■ **EXERCISE REQUIREMENTS**
Reproduce every line in the material below that holds "metal".

■ **GIVEN RECORDS**
+--
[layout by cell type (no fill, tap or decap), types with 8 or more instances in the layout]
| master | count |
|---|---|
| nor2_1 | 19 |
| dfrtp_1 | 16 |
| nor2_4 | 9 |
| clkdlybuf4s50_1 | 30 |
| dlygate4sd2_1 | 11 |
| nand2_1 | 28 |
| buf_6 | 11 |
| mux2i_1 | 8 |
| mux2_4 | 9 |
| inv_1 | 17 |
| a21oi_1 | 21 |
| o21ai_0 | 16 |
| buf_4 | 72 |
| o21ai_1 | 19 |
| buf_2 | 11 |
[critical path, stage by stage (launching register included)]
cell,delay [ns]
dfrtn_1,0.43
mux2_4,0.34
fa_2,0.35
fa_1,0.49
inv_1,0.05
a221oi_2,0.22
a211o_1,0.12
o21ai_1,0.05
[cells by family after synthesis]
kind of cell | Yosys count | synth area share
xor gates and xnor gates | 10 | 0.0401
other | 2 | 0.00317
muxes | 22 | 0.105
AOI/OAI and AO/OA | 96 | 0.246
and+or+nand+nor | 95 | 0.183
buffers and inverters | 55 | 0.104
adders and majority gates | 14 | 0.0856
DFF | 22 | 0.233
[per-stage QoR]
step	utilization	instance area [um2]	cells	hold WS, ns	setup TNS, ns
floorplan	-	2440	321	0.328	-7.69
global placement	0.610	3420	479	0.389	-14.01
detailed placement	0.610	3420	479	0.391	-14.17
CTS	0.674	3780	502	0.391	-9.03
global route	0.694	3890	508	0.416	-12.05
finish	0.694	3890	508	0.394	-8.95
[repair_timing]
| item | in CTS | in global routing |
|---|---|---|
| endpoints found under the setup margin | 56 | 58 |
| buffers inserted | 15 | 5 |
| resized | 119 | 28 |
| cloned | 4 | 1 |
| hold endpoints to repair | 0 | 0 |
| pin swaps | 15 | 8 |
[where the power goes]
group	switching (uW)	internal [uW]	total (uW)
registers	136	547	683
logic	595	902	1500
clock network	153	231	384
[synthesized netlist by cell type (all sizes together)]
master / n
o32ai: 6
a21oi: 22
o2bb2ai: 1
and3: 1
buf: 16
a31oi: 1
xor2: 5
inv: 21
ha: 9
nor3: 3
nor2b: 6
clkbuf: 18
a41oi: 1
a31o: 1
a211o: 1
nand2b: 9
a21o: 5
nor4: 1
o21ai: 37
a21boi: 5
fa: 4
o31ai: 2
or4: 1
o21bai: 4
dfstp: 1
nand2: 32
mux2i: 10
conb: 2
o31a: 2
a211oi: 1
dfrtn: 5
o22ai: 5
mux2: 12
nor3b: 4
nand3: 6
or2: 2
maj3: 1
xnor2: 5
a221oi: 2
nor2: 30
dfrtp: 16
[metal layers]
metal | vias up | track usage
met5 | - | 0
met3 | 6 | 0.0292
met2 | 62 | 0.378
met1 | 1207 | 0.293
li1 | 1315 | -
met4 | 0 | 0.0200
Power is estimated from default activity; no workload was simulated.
==> ./design.v <==
module A2D_intf (
    input clk,               
    input rst_n,             
    input strt_cnv,          
    output reg cnv_cmplt,    
    input [2:0] chnnl,       
    output [11:0] res,       
    output SS_n,             
    output SCLK,             
    output MOSI,             
    input MISO               
);
    logic set_snd;                   
    logic set_cnv_cmplt;             
    logic done_SPI_mnrch;            
    logic [15:0] temp_res;
    assign res = temp_res[11:0];
    SPI_mnrch iSPI_mnrch (
        .clk(clk),                               
        .rst_n(rst_n),                           
        .SS_n(SS_n),                             
        .SCLK(SCLK),                             
        .MOSI(MOSI),                             
        .MISO(MISO),                             
        .snd(set_snd),                           
        .cmd({2'b00, chnnl[2:0], 11'h000}),      
        .done(done_SPI_mnrch),                   
        .resp(temp_res)                               
    );
    always_ff @ (posedge clk, negedge rst_n) begin
        if (!rst_n) 
            cnv_cmplt <= 1'b0;
        else begin
            if (set_cnv_cmplt) 
                cnv_cmplt <= 1'b1;
            else if (strt_cnv) 
                cnv_cmplt <= 1'b0;
        end
    end
    typedef enum logic[1:0] { IDLE, SEND_CHANNEL, WAIT_1_CLK, RECEIVE_RESULT } state_t;
    state_t state, next_state;
    always_ff @ (posedge clk, negedge rst_n) begin
        if (!rst_n)
            state <= IDLE;
        else 
            state <= next_state;
    end
    always_comb begin
        next_state = state;
        set_snd = 1'b0;
        set_cnv_cmplt = 1'b0;
        case (state) 
            IDLE : begin
                if (strt_cnv) begin
                    set_snd = 1'b1;
                    next_state = SEND_CHANNEL;
                end
            end
            SEND_CHANNEL: begin
                if (done_SPI_mnrch) 
                    next_state = WAIT_1_CLK;
            end
            WAIT_1_CLK: begin
                set_snd = 1'b1;
                next_state = RECEIVE_RESULT;
            end
            RECEIVE_RESULT: begin
                if (done_SPI_mnrch) begin
                    set_cnv_cmplt = 1'b1;
                    next_state = IDLE;
                end
            end
        endcase
    end
endmodule
module SPI_mnrch (
	input clk, 			 
	input rst_n, 		 
	output SS_n, 		 
	output SCLK, 		 
	output MOSI, 		 
	input MISO, 		 
	input snd, 			 
	input [15:0] cmd, 	 
	output done, 		 
	output [15:0] resp	 
	);
	logic ld_SCLK;					 
	logic full;						 
	logic shft;						 
	logic [4:0] SCLK_div_flop;		 
	always_ff @ (posedge clk, negedge rst_n) begin
		if (!rst_n) 
			SCLK_div_flop <= 5'b10111;		 
		else 
			SCLK_div_flop <= ld_SCLK ? 5'b10111 : SCLK_div_flop + 1;
	end
	assign SCLK = SCLK_div_flop[4];		 
	assign full = &SCLK_div_flop;		 
	assign shft = (SCLK_div_flop == 5'b10001) ? 1'b1 : 1'b0;	 
	logic [4:0] bit_cntr_flop;		 
	logic done16;					 
	logic init;						 
	always_ff @ (posedge clk, negedge rst_n) begin
		if (!rst_n) 
			bit_cntr_flop <= 5'b00000;
		else 
			bit_cntr_flop <= init ? 5'b00000 :
							(shft ? bit_cntr_flop + 1 : bit_cntr_flop);
	end
	assign done16 = (bit_cntr_flop == 5'b10000);
	logic [15:0] shft_reg_input;
	logic [15:0] shft_reg;
	always_ff @ (posedge clk, negedge rst_n) begin
		if (!rst_n) 
			shft_reg <= 16'h0000;
		else 
			shft_reg <= shft_reg_input;
	end
	always_comb begin
		case({init, shft})
			2'b00 	:	shft_reg_input = shft_reg;
			2'b01	:	shft_reg_input = {shft_reg[14:0], MISO};
			default	:	shft_reg_input = cmd;
		endcase
	end
	assign MOSI = shft_reg[15];
	assign resp = shft_reg;
	typedef enum logic [1:0] {IDLE, SHIFT, BACK_PORCH} state_t;
	state_t state, next_state;
	logic set_done;				 
	logic SS_n_flopped, done_flopped;	 
	always_ff @ (posedge clk, negedge rst_n) begin
		if (!rst_n)
			SS_n_flopped <= 1'b1;
		else 
			SS_n_flopped <= set_done & ~init;
	end
	assign SS_n = SS_n_flopped;
	always_ff @ (posedge clk, negedge rst_n) begin
		if (!rst_n)
			done_flopped <= 1'b0;
		else 
			done_flopped <= set_done & ~init;
	end
	assign done = done_flopped;
	always_ff @ (posedge clk, negedge rst_n) begin
		if (!rst_n)
			state <= IDLE;
		else 
			state <= next_state;
	end
	always_comb begin
		next_state = state;
		init = 1'b0;
		ld_SCLK = 1'b1;
		set_done = done_flopped;  
		case (state)
			IDLE : begin
				if (snd) begin
					init = 1'b1;
					ld_SCLK = 1'b0;
					next_state = SHIFT;
				end
			end
			SHIFT : begin
				ld_SCLK = 1'b0;
				if (done16)
					next_state = BACK_PORCH;
			end
			BACK_PORCH : begin
				ld_SCLK = 1'b0;	
				if (full) begin
					ld_SCLK = 1'b1;
					set_done = 1'b1;
					next_state = IDLE;
				end
			end
			default : next_state = IDLE;
		endcase
	end
endmodule
module slide_intf(
    input clk,                           
    input rst_n,                         
    output SS_n,                         
    output SCLK,                         
    output MOSI,                         
    input MISO,                          
    output reg [11:0] POT_LP,   
    output reg [11:0] POT_B1,   
    output reg [11:0] POT_B2,   
    output reg [11:0] POT_B3,   
    output reg [11:0] POT_HP,   
    output reg [11:0] VOLUME    
);
    logic set_strt_cnv;                  
    logic [2:0] chnnl_reg;               
    logic incr_chnnl;                    
    logic cnv_cmplt_A2D_intf;            
    logic [11:0] res_A2D_intf;           
    logic POT_LP_enable, POT_B1_enable,  
          POT_B2_enable, POT_B3_enable,  
          POT_HP_enable, VOLUME_enable;  
    A2D_intf iA2D_intf(
                        .clk(clk),       
                        .rst_n(rst_n),
                        .strt_cnv(set_strt_cnv),
                        .cnv_cmplt(cnv_cmplt_A2D_intf),
                        .chnnl(chnnl_reg),
                        .res(res_A2D_intf),
                        .SS_n(SS_n),
                        .SCLK(SCLK),
                        .MOSI(MOSI),
                        .MISO(MISO)
                    );
    always_ff @ (posedge clk, negedge rst_n) begin
        if (!rst_n)
            chnnl_reg <= 3'b000;
        else if (incr_chnnl) begin
            if (chnnl_reg == 3'b100)
                chnnl_reg <= 3'b111;
            else 
                chnnl_reg <= chnnl_reg + 1;
        end
    end
    always_ff @ (posedge clk, negedge rst_n) begin
        if (!rst_n) 
            POT_LP <= 12'h000;
        else if (POT_LP_enable)
            POT_LP <= res_A2D_intf;
    end 
    always_ff @ (posedge clk, negedge rst_n) begin
        if (!rst_n) 
            POT_B1 <= 12'h000;
        else if (POT_B1_enable)
            POT_B1 <= res_A2D_intf;
    end 
    always_ff @ (posedge clk, negedge rst_n) begin
        if (!rst_n) 
            POT_B2 <= 12'h000;
        else if (POT_B2_enable)
            POT_B2 <= res_A2D_intf;
    end 
    always_ff @ (posedge clk, negedge rst_n) begin
        if (!rst_n) 
            POT_B3 <= 12'h000;
        else if (POT_B3_enable)
            POT_B3 <= res_A2D_intf;
    end 
    always_ff @ (posedge clk, negedge rst_n) begin
        if (!rst_n) 
            POT_HP <= 12'h000;
        else if (POT_HP_enable)
            POT_HP <= res_A2D_intf;
    end 
    always_ff @ (posedge clk, negedge rst_n) begin
        if (!rst_n) 
            VOLUME <= 12'h000;
        else if (VOLUME_enable)
            VOLUME <= res_A2D_intf;
    end 
    typedef enum logic { START_CONV, WAIT_CMPLT } state_t;
    state_t state, next_state;
    always_ff @ (posedge clk, negedge rst_n) begin
        if (!rst_n)
            state <= START_CONV;
        else 
            state <= next_state;
    end
    always_comb begin
        next_state = state;
        set_strt_cnv = 1'b0;
        incr_chnnl = 1'b0;
        POT_LP_enable = 1'b0;
        POT_B1_enable = 1'b0;
        POT_B2_enable = 1'b0; 
        POT_B3_enable = 1'b0;
        POT_HP_enable = 1'b0; 
        VOLUME_enable = 1'b0;
        case (state) 
            START_CONV : begin
                set_strt_cnv = 1'b1;
                next_state = WAIT_CMPLT;
            end
            WAIT_CMPLT : begin
                if (cnv_cmplt_A2D_intf) begin
                    case (chnnl_reg) 
                        3'b000 : POT_B1_enable = 1'b1;
                        3'b001 : POT_LP_enable = 1'b1;
                        3'b010 : POT_B3_enable = 1'b1;
                        3'b011 : POT_HP_enable = 1'b1;
                        3'b100 : POT_B2_enable = 1'b1;
                        default : VOLUME_enable = 1'b1;
                    endcase
                    incr_chnnl = 1'b1;
                    next_state = START_CONV;
                end
            end
        endcase
    end
endmodule
==> ./run.sh <==
#!/bin/bash
# OpenROAD 26Q1-2900-gdf79404cd8, Yosys 0.63+post, stock flow scripts
make -C /OpenROAD-flow-scripts/flow DESIGN_CONFIG=/design/flow/config.mk WORK_HOME=/design/flow/orfs finish
==> ./config.mk <==
export PLATFORM = sky130hd
export DESIGN_NAME = slide_intf
export DESIGN_NICKNAME = slide_intf
export VERILOG_FILES = /design/flow/design.v
export SDC_FILE = /design/flow/constraint.sdc
export NUM_CORES = 4
export LEC_CHECK = 1
export CORE_UTILIZATION = 50
==> ./constraint.sdc <==
current_design slide_intf

set clk_period 3.8
set clk_io_pct 0.2

create_clock -name clk0 -period $clk_period [get_ports {clk}]

set non_clock_inputs [all_inputs -no_clocks]
set_input_delay [expr $clk_period * $clk_io_pct] -clock clk0 $non_clock_inputs
set_output_delay [expr $clk_period * $clk_io_pct] -clock clk0 [all_outputs]
==> design notes <==
The number of buffers inserted by port buffering is 77. Across all stage logs, warnings added up to 31. The post-route worst setup slack was 1.550 ns; the internal power contribution was 1500 uW. The most common logic cell in the final layout is sky130_fd_sc_hd__dfrtp_1. For the final antenna-violating net count, the log shows 0. The number of gates resized after CTS was 0. The synth_stat.txt file lists the number of cells as 328.

For the normalized max-slew margin, the log shows 41.79%. The run finished with clean final reports. The register with the most flip-flops in the layout has 16 of them. For the number of antenna violations at the first check in global routing, the log shows 0.

The critical path goes through ha_1 -> nand4bb_1 -> or3_1 -> a21oi_1. The leakage component of the power was reported as 0.002703 uW. Warnings reported by Yosys during synthesis add up to 3.

Summing all non-filler instances in the final layout gives an area of 5618 um2. For this run, the register share of the synthesized area comes to 61.23%. Looking at the critical path, the single cell with the biggest stage delay is sky130_fd_sc_hd__nand4bb_1.

The worst hold margin is 0.3828 ns. STA puts the critical path data required time at 4.08 ns. On the reported timing paths, the clock transition at the registers reads 0.11 ns. For the TritonCTS buffer count, the log shows 9. Per the GRT congestion report, total overflow comes to 0. The routed design has 8321 um of wire. The placement summary gives the final routability congestion estimate as 0.8066. Looking at the VDD voltage map, the peak drop is 0.2566 mV. CTS reports a maximum clock tree buffer depth of 2.

STA classifies the critical path endpoint as a flip-flop. Per the detail_route report, the via count comes to 2711. Setup repair after global routing left no endpoint under its margin. The largest net degree at the start of global routing is 47.

The clock drives 112 sinks. The relative contribution of combinational cells to total power was 1.3%. The number of fill cells is 671, and the global-route wire length before repair is 14360 um.

By startpoint and endpoint, the worst setup path is classified as reg2reg. Per the detail_route report, DRC violations left total 0. According to the floorplan report, the die width is 97.83 um.

After floorplanning, the core was sized to cover 8806 um2. In the Yosys stats the netlist draws on 35 distinct library cells. For this configuration, the core starts out at a cell density of 52.15%. Final setup violation count: 0. Hold violation count in the final report: 0. The transition time of the tightest slew-check pin was 0.8731 ns.

The floorplan step defined a die boundary enclosing 9571 um2. The synthesized design contains 112 register bits. In the log, the iteration count for the first detailed-route pass is 49. The nature of the critical path startpoint is a flip-flop. For the worst-skew pair, the clock arrives at the later sink with an insertion delay of 0.36 ns. The fraction of final layout cells sized beyond drive strength 1 came out at 25.37%. In the global route stage, overall resource usage came out at 19.96%.

Per the repair_timing log after CTS, setup buffers inserted total 0. The placed cell area was 5424 um2; the floorplan die height was 97.83 um. Area overhead of the layout relative to synthesis: 22.34%.

Counting pins that exceed their max-slew limit in the final report gives 0. After synthesis the cells add up to 4592 um2. Per the post-synthesis stats, the area per cell is 14.00 um2. The post-route minimum period came out at 2.250 ns. The area reported by Yosys stat is 4592 um2. The run gives 0 as the number of hold buffers added after CTS. The tools report the violation count after the first detailed-routing iteration as 111.

Based on the critical path, the design can be clocked at up to 444.5 MHz. With the placement-stage worst setup slack at 1.578 ns, the switching power is 407.8 uW. Looking at the clock tree report, the H-tree level count equals 3.

Number of global-route vias before repair: 2724. The buffer cell driving the clock tree root was sky130_fd_sc_hd__clkbuf_8. The critical path's largest stage delay was 0.67 ns.

Data on the critical path arrives at its endpoint at 2.53 ns. The top fanout value on the critical path was 21. Kind of cell adding the most delay to the critical path: simple AND/OR/NAND/NOR gates.

The tools report the standard-cell row count as 34. The run gives 0 for the reported max-cap violation count. Per the cell usage report, the commonest logic cells after layout are sky130_fd_sc_hd__dfrtp_1 (105), sky130_fd_sc_hd__clkdlybuf4s50_1 (76), sky130_fd_sc_hd__mux2_2 (50). Looking at the power breakdown, the clock network takes 36.2% of the total.

78 I/O pins were placed. The total negative slack was 0 ns. The average vias per placed instance is 5.234, and the average detailed-routed wire length per instance is 16.06 um. The power report attributes to the sequential group a share of 62.4%.

The switching power share of the total works out to 21.37%. Cell count after synthesis: 328. The worst hold path belongs to the class in2async. The clock arrives with 0.01569 ns of skew. After legalization and detailed placement, the total HPWL measured 5650 um.

The script computed a power per unit cell area of 339.7 nW/um2. For this run, the script counts the antenna cells in the layout as 0. The fraction of the cycle the final worst path needs came out at 59.20%.

The combined buffer and inverter count along the critical path came out at 0. TritonCTS built the clock tree.
==> synth_stat cells, drive strengths merged <==
cell     count  area (um2)
a21oi       19       95.09
and3         1       6.260
nor4bb       2       20.02
nand2       45       176.4
nor2b        1       6.260
mux2        73       897.1
buf         14       108.9
a2bb2oi      1       8.760
o31ai        1       7.510
o2111ai      1       26.28
a22o         1       8.760
and2         3       18.77
mux2i        6       60.06
dfrtp      105        2628
or3          4       25.02
nor3         1       5.000
o21a         1       7.510
inv         14       52.55
and3b        1       10.01
o21bai       1       7.510
dfstp        7       183.9
o311a        1       10.01
xnor2        2       17.52
a21o         1       7.510
ha          10       125.1
nand2b       1       6.260
o21ai        6       30.03
nand4bb      1       11.26
nand3        4       25.02
==> final timing paths <==
path | start | to | slack, ns | cells past startpoint
max in group asynchronous | rst_n | iA2D_intf.iSPI_mnrch.SCLK_div_flop[2]$_DFF_PN1_ | 2.53 | 2
hold / removal | rst_n | POT_HP[3]$_DFFE_PN0P_ | 0.38 | 1
min in group clk0 | iA2D_intf.state[0]$_DFF_PN1_ | iA2D_intf.state[0]$_DFF_PN1_ | 0.47 | 2
setup reg to reg | iA2D_intf.iSPI_mnrch.SCLK_div_flop[0]$_DFF_PN1_ | iA2D_intf.iSPI_mnrch.bit_cntr_flop[3]$_DFFE_PN0P_ | 1.55 | 4
setup / recovery | iA2D_intf.iSPI_mnrch.SCLK_div_flop[0]$_DFF_PN1_ | iA2D_intf.iSPI_mnrch.bit_cntr_flop[3]$_DFFE_PN0P_ | 1.55 | 4
hold reg to reg | iA2D_intf.state[0]$_DFF_PN1_ | iA2D_intf.state[0]$_DFF_PN1_ | 0.47 | 2
==> layer usage <==
layer	vias to the layer above	track usage, %	part of all wire, %	wire length [um]
li1	1284	-	-	-
met1	1364	34.85	50	4151
met2	56	29.25	45	3746
met3	7	3.924	4.2	346
met4	0	1.515	0.93	77
met5	-	0	0	0
==> metrics by stage <==
step	util (%)	power [uW]	std cells
floorplan	-	1215	328
global placement	61.59	1242	502
detailed placement	61.59	1242	502
CTS	63.80	1947	518
global route	63.80	1991	518
finish	63.80	1908	518
==> worst reg2reg max path, stage by stage (launching register included) <==
cell	delay (ns)
sky130_fd_sc_hd__dfstp_2	0.58
sky130_fd_sc_hd__ha_1	0.18
sky130_fd_sc_hd__nand4bb_1	0.67
sky130_fd_sc_hd__or3_1	0.60
sky130_fd_sc_hd__a21oi_1	0.15
==> cells by family (layout without fill, tap and decap cells) <==
kind of cell	count (synthesis)	after routing	synth area share, %
AND-OR/OR-AND	33	33	4.551
adder cells (fa/ha/maj)	10	10	2.725
XOR/XNOR	2	2	0.3815
multiplexers	79	79	20.84
flip-flops	112	112	61.23
AND/OR/NAND/NOR	64	64	6.758
buffers and inverters	28	110	3.515
==> final cells by class <==
| class | count | area [um2] | share of cell area (%) |
|---|---|---|---|
| inverters | 14 | 52.55 | 0.9354 |
| flip-flops and latches | 112 | 2811 | 50.04 |
| multi-input cells | 188 | 1634 | 29.09 |
| repair buffers | 80 | 790.8 | 14.08 |
| clock inverters | 7 | 70.07 | 1.247 |
| well taps | 108 | 135.1 | 2.405 |
| clock buffers | 9 | 123.9 | 2.205 |
==> power groups by stage <==
| stage | combinational (uW) | clock (uW) | sequential [uW] |
|---|---|---|---|
| after global routing | 31.1 | 768 | 1190 |
| after CTS | 27.5 | 728 | 1190 |
| final | 25.4 | 692 | 1190 |
Power and IR drop assume default switching activity.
+--
■ **SOLUTION FOR THIS PROBLEM**
[metal layers]
metal | vias up | track usage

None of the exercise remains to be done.